In Mon Nang sub-district, there is a shrine to the Twelve Sisters with the rock they used as pillow when they wandered in the wilderness, as well as a Carissa carandas tree related to the legend.

==Geography==
Neighboring districts are (from east clockwise), Ko Chan, Bo Thong, Ban Bueng, Phan Thong of Chonburi Province, Ban Pho and Plaeng Yao of Chachoengsao province).

==Administration==
The district is divided into 20 sub-districts (tambons), which are further subdivided into 185 villages (mubans). The town (thesaban mueang) Phanat Nikhom covers the whole tambon Phanat Nikhom. Each of the other 19 tambons is led by a tambon administrative organization (TAO).
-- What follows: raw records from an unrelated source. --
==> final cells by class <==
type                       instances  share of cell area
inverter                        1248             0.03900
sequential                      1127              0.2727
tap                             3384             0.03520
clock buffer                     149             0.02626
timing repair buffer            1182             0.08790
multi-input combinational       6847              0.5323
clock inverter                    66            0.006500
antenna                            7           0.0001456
From an optimization exercise on the open Yosys and OpenROAD flow, aimed at small area; shortcuts taken in it are not production practice. In this exercise RTL edits were held to simulation tests only and were not proved equivalent to the original. Power is estimated from default activity; no workload was simulated.

**config.mk**
```make
export PLATFORM = sky130hd
export DESIGN_NAME = register_file
export DESIGN_NICKNAME = register_file
export VERILOG_FILES = /design/flow/design.v
export SDC_FILE = /design/flow/constraint.sdc
export NUM_CORES = 4
export LEC_CHECK = 0
export CAP_MARGIN = 20
export CORE_MARGIN = 2
export CORE_UTILIZATION = 55
export SLEW_MARGIN = 20
export SYNTH_HIERARCHICAL = 1
```
**constraint.sdc**
```tcl
create_clock -name core_clock -period 7.0 [get_ports {clk}]
set_input_delay 1.4000 -clock core_clock [delete_from_list [all_inputs] [get_ports {clk}]]
set_output_delay 1.4000 -clock core_clock [all_outputs]
set_load 0.01 [all_outputs]
```
**design.v**
```verilog
package riscv_pkg;
  localparam int unsigned XLEN       = 32;
  localparam int unsigned REG_ADDR_W = 5;
  typedef logic [REG_ADDR_W-1:0] reg_idx_t;
  typedef logic [XLEN-1:0]       xlen_t;
  localparam int unsigned REG_ZERO = 0;
endpackage
module rf_hold_mux (
  input  logic q_i,
  input  logic wd_i,
  input  logic s_i,
  input  logic ns_i,
  output logic d_o
);
  assign d_o = (q_i & ns_i) | (wd_i & s_i);
endmodule
module rf_aoi222 (
  input  logic [2:0] sel_i,
  input  logic [2:0] d_i,
  output logic       y_no
);
  assign y_no = ~|(sel_i & d_i);
endmodule
module regfile_read_port #(
  parameter int unsigned ADDR_W = riscv_pkg::REG_ADDR_W,
  parameter int unsigned XLEN   = riscv_pkg::XLEN
) (
  input  logic [ADDR_W-1:0]                ra_i,
  input  logic [(2**ADDR_W)-1:1][XLEN-1:0] regs_i,
  input  logic [(2**ADDR_W)-1:1]           valid_i,
  output logic [XLEN-1:0]                  rd_o
);
  localparam int unsigned NumRegs = 2 ** ADDR_W;
  localparam int unsigned NumGrp  = (NumRegs - 1) / 3;   
  logic [NumRegs-1:1] sel;
  always_comb begin
    for (int i = 1; i < NumRegs; i++) begin
      sel[i] = (ra_i == ADDR_W'(i)) && valid_i[i];
    end
  end
  for (genvar b = 0; b < XLEN; b++) begin : g_bit
    logic [NumGrp-1:0] grp_n;
    for (genvar g = 0; g < NumGrp; g++) begin : g_grp
      rf_aoi222 u_aoi (
        .sel_i ({sel[3*g+3], sel[3*g+2], sel[3*g+1]}),
        .d_i   ({regs_i[3*g+3][b], regs_i[3*g+2][b], regs_i[3*g+1][b]}),
        .y_no  (grp_n[g])
      );
    end
    assign rd_o[b] = ~&grp_n | (sel[NumRegs-1] & regs_i[NumRegs-1][b]);
  end
endmodule
module register_file #(
  parameter int unsigned ADDR_W = riscv_pkg::REG_ADDR_W,
  parameter int unsigned XLEN   = riscv_pkg::XLEN
) (
  input  logic              clk,
  input  logic              reset_n,
  input  logic              we3,
  input  logic [ADDR_W-1:0] ra1,
  input  logic [ADDR_W-1:0] ra2,
  input  logic [ADDR_W-1:0] wa3,
  input  logic [XLEN-1:0]   wd3,
  output logic [XLEN-1:0]   rd1,
  output logic [XLEN-1:0]   rd2
);
  localparam int unsigned NumRegs = 2 ** ADDR_W;
  logic [NumRegs-1:1][XLEN-1:0] mem_q;
  logic [NumRegs-1:1][XLEN-1:0] mem_d;
  logic [NumRegs-1:1]           valid_q;
  logic [NumRegs-1:1]           wsel;
  always_comb begin
    for (int i = 1; i < NumRegs; i++) begin
      wsel[i] = we3 && (wa3 == ADDR_W'(i));
    end
  end
  always_ff @(posedge clk or negedge reset_n) begin
    if (!reset_n) begin
      valid_q <= '0;
    end else begin
      valid_q <= valid_q | wsel;
    end
  end
  for (genvar i = 1; i < NumRegs; i++) begin : g_reg
    logic wsel_n;
    assign wsel_n = ~wsel[i];
    for (genvar b = 0; b < XLEN; b++) begin : g_bit
      rf_hold_mux u_hold (
        .q_i  (mem_q[i][b]),
        .wd_i (wd3[b]),
        .s_i  (wsel[i]),
        .ns_i (wsel_n),
        .d_o  (mem_d[i][b])
      );
    end
  end
  always_ff @(posedge clk) begin
    mem_q <= mem_d;
  end
  regfile_read_port #(
    .ADDR_W  (ADDR_W),
    .XLEN    (XLEN)
  ) u_read_port1 (
    .ra_i    (ra1),
    .regs_i  (mem_q),
    .valid_i (valid_q),
    .rd_o    (rd1)
  );
  regfile_read_port #(
    .ADDR_W  (ADDR_W),
    .XLEN    (XLEN)
  ) u_read_port2 (
    .ra_i    (ra2),
    .regs_i  (mem_q),
    .valid_i (valid_q),
    .rd_o    (rd2)
  );
endmodule
```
| No. | Name | Thai | Pop. |
| 1. | Phanat Nikhom | พนัสนิคม | 11,912 |
| 2. | Na Phrathat | หน้าพระธาตุ | 4,840 |
| 3. | Wat Luang | วัดหลวง | 2,781 |
| 4. | Ban Soet | บ้านเซิด | 3,369 |
| 5. | Na Roek | นาเริก | 8,821 |
| 6. | Mon Nang | หมอนนาง | 13,614 |
| 7. | Sa Si Liam | สระสี่เหลี่ยม | 6,772 |
| 8. | Wat Bot | วัดโบสถ์ | 3,054 |
| 9. | Kut Ngong | กุฎโง้ง | 5,283 |
| 10. | Hua Thanon | หัวถนน | 4,890 |
| 11. | Tha Kham | ท่าข้าม | 2,882 |
| 13. | Nong Prue | หนองปรือ | 5,232 |
| 14. | Nong Khayat | หนองขยาด | 4,028 |
| 15. | Thung Khwang | ทุ่งขวาง | 4,158 |
| 16. | Nong Hiang | หนองเหียง | 12,924 |
| 17. | Na Wang Hin | นาวังหิน | 7,047 |
| 18. | Ban Chang | บ้านช้าง | 5,936 |
| 20. | Khok Phlo | โคกเพลาะ | 2,746 |
| 21. | Rai Lak Thong | ไร่หลักทอง | 3,386 |
| 22. | Na Matum | นามะตูม | 2,764 |
Missing numbers are tambon which now form Ko Chan District.